By the time he escaped, a wound on his left leg had got infected with aggressive bacteria resistant to antibiotics, making it harder for doctors to treat him. Thousands of other soldiers have, like him, come back from the front with wounds festering with multidrug resistant organisms, pointing to a little-understood cost of the war.

Bacteria have long developed resistance against medicines designed to fight them, rendering many drugs useless. The process known as antimicrobial resistance (AMR) directly causes over a million deaths and contributes to five million deaths every year, according to the World Health Organization.

But Ukraine has seen a particular increase in antimicrobial resistance during the Russian invasion, according to WHO representative in Ukraine, Jarno Habicht. “The ultimate cause why we see the rise of antimicrobial resistance is actually the ongoing war,” he said.

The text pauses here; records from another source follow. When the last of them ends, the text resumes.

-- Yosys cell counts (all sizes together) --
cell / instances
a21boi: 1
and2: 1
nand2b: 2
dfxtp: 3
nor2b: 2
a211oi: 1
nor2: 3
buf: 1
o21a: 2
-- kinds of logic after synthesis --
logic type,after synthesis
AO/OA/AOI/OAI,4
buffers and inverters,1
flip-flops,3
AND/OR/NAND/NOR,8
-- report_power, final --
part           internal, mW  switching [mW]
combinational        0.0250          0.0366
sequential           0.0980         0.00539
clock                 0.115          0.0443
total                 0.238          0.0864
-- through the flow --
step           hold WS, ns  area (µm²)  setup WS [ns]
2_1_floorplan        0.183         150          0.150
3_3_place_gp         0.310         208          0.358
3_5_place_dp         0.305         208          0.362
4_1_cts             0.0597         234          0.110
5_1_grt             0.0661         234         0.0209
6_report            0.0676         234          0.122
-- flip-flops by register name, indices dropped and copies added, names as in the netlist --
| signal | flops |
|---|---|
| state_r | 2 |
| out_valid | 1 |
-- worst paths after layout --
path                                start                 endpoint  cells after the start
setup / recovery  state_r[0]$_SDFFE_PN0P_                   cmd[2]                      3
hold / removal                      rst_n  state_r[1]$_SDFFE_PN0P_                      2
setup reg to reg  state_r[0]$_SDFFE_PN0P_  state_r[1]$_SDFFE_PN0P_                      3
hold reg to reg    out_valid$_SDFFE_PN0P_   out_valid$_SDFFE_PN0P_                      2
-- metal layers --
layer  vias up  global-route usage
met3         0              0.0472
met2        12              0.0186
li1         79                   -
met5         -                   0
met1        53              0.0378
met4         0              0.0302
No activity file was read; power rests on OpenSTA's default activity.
--- src/hdl/intc_pkg.sv ---
// ---------------------------------------------------------------------------
// Interrupt controller package
// Shared types, register offsets and register-block helper functions.
// ---------------------------------------------------------------------------
package intc_pkg;

  localparam int unsigned DATA_W     = 32;
  localparam int unsigned SRC_W      = 5;
  localparam int unsigned OFFSET_W   = 6;
  localparam int unsigned KIND_W     = 3;
  localparam int unsigned IN_TDATA_W  = 48;
  localparam int unsigned OUT_TDATA_W = 40;

  // Item kinds carried on the input tuser.
  typedef enum logic [KIND_W-1:0] {
    KIND_SRC_SET   = 3'd0,
    KIND_SRC_CLR   = 3'd1,
    KIND_WORD_RD   = 3'd2,
    KIND_WORD_WR   = 3'd3,
    KIND_BYTE_RD   = 3'd4,
    KIND_BYTE_WR   = 3'd5
  } kind_t;

  // Register byte offsets within the block.
  localparam logic [OFFSET_W-1:0] OFF_IRQ_STATUS = 6'h00;
  localparam logic [OFFSET_W-1:0] OFF_MASK       = 6'h04;
  localparam logic [OFFSET_W-1:0] OFF_LEVEL      = 6'h08;
  localparam logic [OFFSET_W-1:0] OFF_CONTROL    = 6'h0C;
  localparam logic [OFFSET_W-1:0] OFF_FIQ_STATUS = 6'h10;
  localparam logic [OFFSET_W-1:0] OFF_PENDING    = 6'h20;

  typedef struct packed {
    kind_t                kind;
    logic [SRC_W-1:0]     source_index;
    logic [OFFSET_W-1:0]  offset;
    logic [DATA_W-1:0]    write_data;
  } item_t;

  typedef struct packed {
    logic                 fiq_line;
    logic                 irq_line;
    logic                 access_error;
    logic [DATA_W-1:0]    read_data;
  } result_t;

  function automatic logic reg_known(input logic [OFFSET_W-1:0] off);
    return (off == OFF_IRQ_STATUS) || (off == OFF_MASK) || (off == OFF_LEVEL) ||
           (off == OFF_CONTROL) || (off == OFF_FIQ_STATUS) || (off == OFF_PENDING);
  endfunction

  function automatic logic [DATA_W-1:0] reg_read(
    input logic [OFFSET_W-1:0] off,
    input logic [DATA_W-1:0]   pending,
    input logic [DATA_W-1:0]   mask,
    input logic [DATA_W-1:0]   level,
    input logic                ctrl
  );
    logic [DATA_W-1:0] val;
    val = '0;
    unique case (off)
      OFF_IRQ_STATUS: val = pending & mask & ~level;
      OFF_MASK:       val = mask;
      OFF_LEVEL:      val = level;
      OFF_CONTROL:    val = {{(DATA_W-1){1'b0}}, ctrl};
      OFF_FIQ_STATUS: val = pending & mask & level;
      OFF_PENDING:    val = pending;
      default:        val = '0;
    endcase
    return val;
  endfunction

endpackage

--- src/hdl/intc_regfile.sv ---
// ---------------------------------------------------------------------------
// Interrupt controller register file
// Holds pending, mask, level and control state and executes one item.
// ---------------------------------------------------------------------------
module intc_regfile (
  input  logic            clk,
  input  logic            rst_n,
  input  logic            exec_en,
  input  intc_pkg::item_t item,
  output intc_pkg::result_t res
);
  import intc_pkg::*;

  logic [DATA_W-1:0] pending_r, pending_nxt;
  logic [DATA_W-1:0] mask_r, mask_nxt;
  logic [DATA_W-1:0] level_r, level_nxt;
  logic              control_r, control_nxt;

  logic [OFFSET_W-1:0] base_off;
  logic [4:0]          lane_sh;
  logic [DATA_W-1:0]   src_bit;
  logic [DATA_W-1:0]   rd_word;
  logic [DATA_W-1:0]   rd_base;
  logic                wr_en;
  logic [OFFSET_W-1:0] wr_off;
  logic [DATA_W-1:0]   wr_val;

  assign base_off = {item.offset[OFFSET_W-1:2], 2'b00};
  assign lane_sh  = {item.offset[1:0], 3'b000};
  assign src_bit  = {{(DATA_W-1){1'b0}}, 1'b1} << item.source_index;
  assign rd_word  = reg_read(item.offset, pending_r, mask_r, level_r, control_r);
  assign rd_base  = reg_read(base_off, pending_r, mask_r, level_r, control_r);

  always_comb begin
    pending_nxt      = pending_r;
    mask_nxt         = mask_r;
    level_nxt        = level_r;
    control_nxt      = control_r;
    wr_en            = 1'b0;
    wr_off           = item.offset;
    wr_val           = item.write_data;
    res.read_data    = '0;
    res.access_error = 1'b0;

    unique case (item.kind)
      KIND_SRC_SET: pending_nxt = pending_r | src_bit;
      KIND_SRC_CLR: pending_nxt = pending_r & ~src_bit;
      KIND_WORD_RD: begin
        if (reg_known(item.offset)) res.read_data = rd_word;
        else                        res.access_error = 1'b1;
      end
      KIND_WORD_WR: begin
        if (reg_known(item.offset)) wr_en = 1'b1;
        else                        res.access_error = 1'b1;
      end
      KIND_BYTE_RD: begin
        if (reg_known(base_off)) res.read_data = (rd_base >> lane_sh) & 32'h0000_00FF;
        else                     res.access_error = 1'b1;
      end
      KIND_BYTE_WR: begin
        if (reg_known(base_off)) begin
          wr_en  = 1'b1;
          wr_off = base_off;
          wr_val = (rd_base & ~(32'h0000_00FF << lane_sh)) |
                   ({24'd0, item.write_data[7:0]} << lane_sh);
        end else begin
          res.access_error = 1'b1;
        end
      end
      default: ;
    endcase

    // Read-only registers silently ignore writes.
    if (wr_en) begin
      unique case (wr_off)
        OFF_MASK:    mask_nxt    = wr_val;
        OFF_LEVEL:   level_nxt   = wr_val;
        OFF_CONTROL: control_nxt = wr_val[0];
        default: ;
      endcase
    end

    res.irq_line = |(pending_nxt & mask_nxt & ~level_nxt);
    res.fiq_line = |(pending_nxt & mask_nxt & level_nxt);
  end

  always_ff @(posedge clk) begin
    if (!rst_n) begin
      pending_r <= '0;
      mask_r    <= '0;
      level_r   <= '0;
      control_r <= 1'b0;
    end else if (exec_en) begin
      pending_r <= pending_nxt;
      mask_r    <= mask_nxt;
      level_r   <= level_nxt;
      control_r <= control_nxt;
    end
  end

endmodule

--- src/hdl/interrupt_controller_regs.sv ---
// ---------------------------------------------------------------------------
// Interrupt controller register block
// 32-source interrupt controller with pending, mask, level and control state.
// ---------------------------------------------------------------------------
// Usage: every transfer on the input stream is one item. Its kind travels on
// in_tuser: set or clear one source's pending bit, or a word or byte read or
// write at a byte offset in the register block. Every item yields exactly one
// transfer on the output stream carrying the read data, an access error flag
// and the IRQ and FIQ line levels as they stand after the item has acted.
// The item is captured in an input register, executed against the register
// file by a single pass of combinational logic and the result is captured in
// an output register, which drives out_tvalid. An item waits in the input
// register while the output register holds a result not yet taken. One
// item is accepted in every cycle while the output side keeps up; the state
// update happens at the moment an item moves into the output register,
// which keeps the results in order.
// When the receiver stalls, the output register holds its result and the
// input register can still take one more item, after which in_tready falls
// until the output is taken. A synchronous reset clears all interrupt state
// and both pipeline stages; no item is in flight after reset.
// ---------------------------------------------------------------------------
module interrupt_controller_regs (
  input  logic                                  clk,
  input  logic                                  rst_n,
  input  logic                                  in_tvalid,
  output logic                                  in_tready,
  // [4:0] source_index, [10:5] offset, [42:11] write_data, [47:43] zero
  input  logic [intc_pkg::IN_TDATA_W-1:0]       in_tdata,
  // [2:0] kind
  input  logic [intc_pkg::KIND_W-1:0]           in_tuser,
  output logic                                  out_tvalid,
  input  logic                                  out_tready,
  // [31:0] read_data, [32] access_error, [33] irq_line, [34] fiq_line,
  // [39:35] zero
  output logic [intc_pkg::OUT_TDATA_W-1:0]      out_tdata
);
  import intc_pkg::*;

  item_t   in_item_r;
  logic    in_valid_r;
  result_t out_res_r;
  logic    out_valid_r;
  result_t exec_res;
  logic    advance;

  // An item moves on when the output register is empty or being drained.
  assign advance   = in_valid_r && (!out_valid_r || out_tready);
  assign in_tready = !in_valid_r || advance;

  always_ff @(posedge clk) begin
    if (!rst_n) begin
      in_valid_r <= 1'b0;
    end else if (in_tready) begin
      in_valid_r <= in_tvalid;
    end
  end

  // Payload carries no reset; it is qualified by the valid flag.
  always_ff @(posedge clk) begin
    if (in_tvalid && in_tready) begin
      in_item_r.kind         <= kind_t'(in_tuser);
      in_item_r.source_index <= in_tdata[SRC_W-1:0];
      in_item_r.offset       <= in_tdata[SRC_W+OFFSET_W-1:SRC_W];
      in_item_r.write_data   <= in_tdata[SRC_W+OFFSET_W+DATA_W-1:SRC_W+OFFSET_W];
    end
  end

  intc_regfile u_regfile (
    .clk     (clk),
    .rst_n   (rst_n),
    .exec_en (advance),
    .item    (in_item_r),
    .res     (exec_res)
  );

  always_ff @(posedge clk) begin
    if (!rst_n) begin
      out_valid_r <= 1'b0;
    end else if (advance) begin
      out_valid_r <= 1'b1;
    end else if (out_tready) begin
      out_valid_r <= 1'b0;
    end
  end

  always_ff @(posedge clk) begin
    if (advance) begin
      out_res_r <= exec_res;
    end
  end

  assign out_tvalid = out_valid_r;
  assign out_tdata  = {{(OUT_TDATA_W-DATA_W-3){1'b0}}, out_res_r};

endmodule

--- config.mk ---
export PLATFORM = sky130hd
export DESIGN_NAME = interrupt_controller_regs
export DESIGN_NICKNAME = d
export VERILOG_FILES = /design/src/hdl/intc_pkg.sv /design/src/hdl/intc_regfile.sv /design/src/hdl/interrupt_controller_regs.sv
export SDC_FILE = /design/constraint.sdc
export NUM_CORES = 1
export LEC_CHECK = 0
export BUFFER_PORTS_ARGS = -buffer_cell sky130_fd_sc_hd__buf_2
export CAP_MARGIN = 10
export CORE_MARGIN = 2
export CORE_UTILIZATION = 23
export CTS_BUF_LIST = sky130_fd_sc_hd__clkbuf_2
export CTS_CLUSTER_SIZE = 14
export DETAILED_ROUTE_END_ITERATION = 12
export SLEW_MARGIN = 20
export SYNTH_ARGS = -nofsm -noshare
export SYNTH_HDL_FRONTEND = slang
export SYNTH_SLANG_ARGS = --single-unit
export TNS_END_PERCENT = 50
--- constraint.sdc ---
create_clock -name clk -period 5.5 [get_ports clk]
set_input_delay 0.275 -clock clk [delete_from_list [all_inputs] [get_ports clk]]
set_output_delay 0.275 -clock clk [all_outputs]
set_load 0.02 [all_outputs]
==> results_dict.tcl, run 1 <==
set metrics [dict create \
    syn_area_per_cell_um2 8.648 \
    yosysUniqueCellTypes 85 \
    r2r_slack_ns 0.83 \
    first_pass_iters 5 \
    crit_path_start_kind "flop" \
    syn_area_um2 11640 \
    fin_setup_tns_ns 0 \
    p_leak_nw 5.481 \
    start_util_pct 23.25 \
    slowest_stage "edfxtp_1" \
    crit_required_ns 6.30 \
    crit_arrival_ns 5.48 \
    p_per_area_nw_per_um2 186.9 \
    clk_pin_slew_ns 0.30 \
    max_cap_violations 0 \
    routedWlPerCell_um 23.75 \
    peakVddDrop_mv 0.1297 \
    slew_viol_final 0 \
    cts_tree "built" \
    synth-seq-cells 180 \
    ys_seq_area_share_pct 37.92 \
    min_to "u_regfile.level_r[22]" \
    period_share_pct 84.99 \
    grt_max_degree 54 \
    rows 82 \
    place.gp.congestion 0.9872 \
    dieWidth_um 229.0 \
    worst_slew_pin_slew_ns 1.112 \
    grt_pass1_vias 11592 \
    cts_num_sinks 180 \
    io_buffers 86 \
    grt_pass1_wl_mm 76.53 \
    setup-violations-final 0 \
    ys_warn_count 0 \
    synth-edff-count 81 \
    min_period_ns 4.674 \
    cts_setup_buffers 0 \
    post_cts_resized 0 \
    fin_util_pct 28.27 \
    nNetsFinal 1561 \
    clk_latency_ns 1.08 \
    cts_max_level 4 \
    rr_endpoint "out_tdata[33]" \
    vias 12319 \
    reg2reg_depth 10 \
    crit_path_end_kind "flop" \
    io_pins 97 \
    drive_gt1_share_pct 15.08 \
    core_um2 50070 \
    skew_ns 0.05970 \
    avgViaCountPerCell 5.620 \
    synth-async-reset-ratio_pct 0 \
    hold_viol 0 \
    rsz0062_at_grt "false" \
    die-area_um2 52420 \
    die_h_um 229.0 \
    r2r_start "in_item_r[35]" \
    worstSetupPathType "reg2reg" \
    drtIter0Drc 1535 \
    grt_use_total_pct 19.62 \
    wl_mm 52.06 \
    drc 0 \
    ant_nets 0 \
    ys.flop_type "dfxtp_1" \
    min_path_cells 3 \
    clockRootBuffer "clkbuf_2" \
    syn_inst 1346 \
    dpl.hpwl_mm 37.40 \
    hold_path.class "in2reg" \
    fmax_ghz 0.2139 \
    gr-total-overflow 0 \
    status "finished, final reports clean" \
    syn2layout_area_growth_pct 21.62 \
    path_max_fanout 15 \
    path_cells "buf_4, or2_2, a21oi_1, a211o_1, a21oi_1, a2bb2oi_1, a2111oi_0, or3_1, or4_1, or4_1" \
    worstHoldStart "rst_n" \
    maxSlewHeadroom_pct 24.91 \
    antenna_found_initial 2 \
    cp_slowest_stage_delay_ns 0.76 \
    numCtsBuffers 17 \
    max-clock-path-buffers 2 \
]
-- where the power goes --
part / switching, W / internal [W] / leakage [nW]
combinational: 0.000251 / 0.000149 / 3.77
clock: 0.000571 / 0.000183 / 0.142
sequential: 0.0000466 / 0.00145 / 1.57
-- registers in the layout (all words and copies together), names as in the netlist --
signal               flops
in_item_r               46
in_valid_r               1
out_tdata               35
out_tvalid               1
u_regfile.control_r      1
u_regfile.level_r       32
u_regfile.mask_r        32
u_regfile.pending_r     32
-- layer usage --
layer	share of wire [%]	track usage, %
met5	0.031	0
met4	4.8	10.06
met3	9.2	4.903
met2	45	30.48
met1	41	25.13
-- critical path: cells and delay by family, from the launching register on --
kind / cells / cell delay (ns)
compound gates: 5 / 1.30
flops: 1 / 0.76
simple gates: 4 / 2.02
buf+inv: 1 / 0.37
-- worst max path at each step --
stage | from | endpoint | slack (ns) | cells after the start
floorplan | in_item_r[37] | out_tdata[33] | 2.26 | 12
global placement | in_item_r[35] | out_tdata[33] | 1.01 | 10
detailed placement | in_item_r[35] | out_tdata[33] | 0.96 | 10
CTS | in_item_r[35] | out_tdata[33] | 0.93 | 10
global route | in_item_r[34] | out_tdata[33] | 0.66 | 8
finish | in_item_r[35] | out_tdata[33] | 0.83 | 10
-- per-stage QoR --
| stage | area (um^2) | power, W | hold slack, ns | setup WS [ns] | cells |
|---|---|---|---|---|---|
| after floorplan | 11650 | 0.001699 | 0.3739 | 2.263 | 1350 |
| after global placement | 12920 | 0.001848 | 0.4526 | 1.008 | 2059 |
| after detailed placement | 12920 | 0.001852 | 0.4531 | 0.9604 | 2059 |
| after CTS | 14150 | 0.002666 | 0.3136 | 0.9288 | 2191 |
| after global routing | 14160 | 0.002743 | 0.2557 | 0.6621 | 2192 |
| final | 14160 | 0.002646 | 0.2981 | 0.8257 | 2192 |
-- repair_timing --
action | 4_1_cts | 5_1_grt
setup endpoints to repair | 0 | 0
endpoints found under the hold margin | 107 | 0
hold buffers | 100 | 0
-- cells in the mapped netlist, types with 27 or more instances --
library cell | number | area, um^2
clkbuf_1 | 63 | 236.5
edfxtp_1 | 81 | 2432
nand2_1 | 164 | 615.6
mux2i_1 | 43 | 430.4
a21oi_1 | 60 | 300.3
o211ai_1 | 31 | 232.7
o211a_1 | 58 | 580.6
nand3_1 | 42 | 210.2
o21ai_0 | 75 | 375.4
dfxtp_1 | 99 | 1982
nor3_1 | 27 | 135.1
nand4_1 | 29 | 181.4
nor2_1 | 110 | 412.9
-- layout make-up --
cell class	count	area, um^2
diodes	1	2.502
clock buffers	18	90.09
clock inverters	14	138.9
fillers	5406	35910
inverters	15	56.30
multi-input cells	1037	6649
flip-flops and latches	180	4414
well taps	672	840.8
repair buffers	255	1964
-- cells by family (layout without fill, tap and decap cells) --
kind of cell	Yosys count	in the layout	synth area share, %
compound gates	398	398	24.85
xor+xnor	3	3	0.2258
buf+inv	133	302	5.332
flops	180	180	37.92
mux	56	56	5.052
other cells	1	6	0.03222
simple gates	575	575	26.58
-- cells in the final DEF, fill, tap and decap left out, drive strengths merged, types with 16 or more instances in the layout --
master,synthesis,final
dfxtp,99,99
o211ai,31,31
nor3,29,29
nand4,29,29
and4b,16,16
buf,55,155
or3,22,22
nand3,42,42
a31oi,17,17
o211a,58,58
clkbuf,63,18
nor2b,25,25
a21oi,62,62
nor3b,22,22
o21ai,79,79
edfxtp,81,81
a21boi,20,20
nor2,111,111
nand2,164,164
mux2i,43,43
and2,22,22
nand3b,18,18
inv,15,23
dlygate4sd3,0,100
No activity file was read; power rests on OpenSTA's default activity.
==> run 2, diff against run 1 <==
==> constraint.sdc (replaced) <==
create_clock -name clk -period 4.1 [get_ports clk]
set_input_delay 0.205 -clock clk [delete_from_list [all_inputs] [get_ports clk]]
set_output_delay 0.205 -clock clk [all_outputs]
set_load 0.02 [all_outputs]
==> results_dict.tcl, run 2 (synthesis gave the netlist of run 1 again) <==
set metrics [dict create \
    syn2layout_area_growth_pct 26.17 \
    finalWorstSetupSlack_ns 0.1511 \
    io_pins 97 \
    finalPower_w 0.003571 \
    setup-violations-final 0 \
    routedWlPerCell_um 23.55 \
    clk_latency_ns 1.08 \
    max_cap_violations 0 \
    status "finished, final reports clean" \
    drive_gt1_share_pct 18.21 \
    worstSetupPathType "reg2reg" \
    clockRootBuffer "clkbuf_2" \
    max-clock-path-buffers 2 \
    numCtsBuffers 17 \
    antenna_found_initial 1 \
    crit_path_start_kind "flop" \
    first_pass_iters 6 \
    period_share_pct 96.32 \
    nNetsFinal 1618 \
    vias 12517 \
    placedInstanceArea_um2 13430 \
    fin_setup_tns_ns 0 \
    die_h_um 229.0 \
    core_um2 50070 \
    cts_max_level 4 \
    slew_viol_final 0 \
    avgViaCountPerCell 5.563 \
    rows 82 \
    largest_reg_flops 46 \
    crit_path_end_kind "flop" \
    place.gp.congestion 0.9778 \
    pre_cts_ws_ns 0.06709 \
    io_buffers 86 \
    fmax_ghz 0.2532 \
    die-area_um2 52420 \
    most-common-layout-cells "164 x nand2_1, 117 x buf_4, 107 x nor2_1" \
    drtIter0Drc 1639 \
    peakVddDrop_mv 0.1320 \
    cts_num_sinks 180 \
    hold_viol 0 \
    ant_nets 0 \
    final_common_cell "nand2_1" \
    p_leak_nw 5.781 \
    dieWidth_um 229.0 \
    maxSlewHeadroom_pct 41.20 \
    worst_slew_pin_slew_ns 0.8788 \
    crit_required_ns 4.85 \
    regMostFlops "in_item_r" \
    cts_tree "built" \
    timing.hold.ws_ns 0.1898 \
    rsz0062_at_grt "false" \
    drc 0 \
    start_util_pct 23.25 \
    clk_pin_slew_ns 0.31 \
    fin_area_um2 14690 \
    gr-total-overflow 0 \
    hold_path.class "in2reg" \
    path_max_fanout 36 \
    min_period_ns 3.949 \
    p_per_area_nw_per_um2 243.1 \
    wl_mm 52.99 \
    grt_pass1_vias 11608 \
    grt_use_total_pct 19.92 \
    dpl.hpwl_mm 39.47 \
    grt_pass1_wl_mm 77.03 \
    crit_arrival_ns 4.70 \
    grt_max_degree 71 \
    skew_ns 0.08611 \
]
## run 2: cell count changes in the layout (fill, tap and decap cells not counted), moves of 2 or more
| cell | delta |
|---|---|
| buf_12 | +8 |
| buf_4 | +48 |
| clkinv_4 | +2 |
| inv_6 | -5 |
## run 2: final timing paths
kind | from | cells past startpoint | end | slack [ns]
max | in_item_r[37] | 10 | out_tdata[34] | 0.15
min | rst_n | 3 | u_regfile.level_r[30] | 0.19
max reg2reg | in_item_r[37] | 10 | out_tdata[34] | 0.15
min reg2reg | u_regfile.mask_r[30] | 1 | u_regfile.mask_r[30] | 0.55
## run 2: per-stage QoR
step	utilization, %	cells
detailed placement	26.82	2115
CTS	29.27	2247
floorplan	-	1350
finish	29.33	2250
global route	29.33	2249
global placement	26.82	2115
## run 2: cell type report
cell class | count | area, um^2
sequential | 180 | 4414
timing repair buffer | 312 | 2490
clock buffer | 19 | 95.09
inverter | 15 | 56.30
antenna | 2 | 5.005
tap | 672 | 840.8
fill | 5404 | 35380
clock inverter | 13 | 127.6
multi-input combinational | 1037 | 6658
## run 2: what timing repair did
item                       4_1_cts  5_1_grt
setup endpoints to repair        0        1
resized for setup                0        2
buffers inserted                 0        1
hold endpoints to repair       125        0
hold buffers                   100        0
## run 2: where the power goes
group,switching (W),internal (W)
sequential,0.0000588,0.00194
clock,0.000758,0.000241
combinational,0.000344,0.000231
total,0.00116,0.00241
## run 2: worst max-delay path: stages, from the launching register on
cell and delay (ns):
edfxtp_1 0.67, buf_4 0.33, nor4b_4 0.36, o211a_2 0.39, buf_4 0.45, nor2_1 0.17
buf_4 0.20, o221ai_1 0.39, o2111a_1 0.30, nand4_1 0.12, nand4b_1 0.29
## run 2: routing by layer
metal / GRT usage [%] / part of all wire [%] / vias to the layer above
met5: 0 / 0 / -
met1: 26.35 / 41 / 6085
met2: 30.50 / 44 / 741
met3: 4.354 / 9.3 / 151
li1: - / - / 5540
met4: 10.04 / 5.5 / 0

We need to better study the root causes of antimicrobial resistance” as the war continues, said WHO’s Habicht. Part of that research relies on monitoring, said Habicht, who added Ukraine had increased the number of laboratories monitoring drug-resistant bacteria to 100, compared to three in 2017.

The US Centers for Disease Control and Prevention, the public health agency, found that “aggressive bacteria is now spreading beyond Ukraine’s borders”.

Three weeks after AFP visited the hospital, Sushko went back home, his infection under control.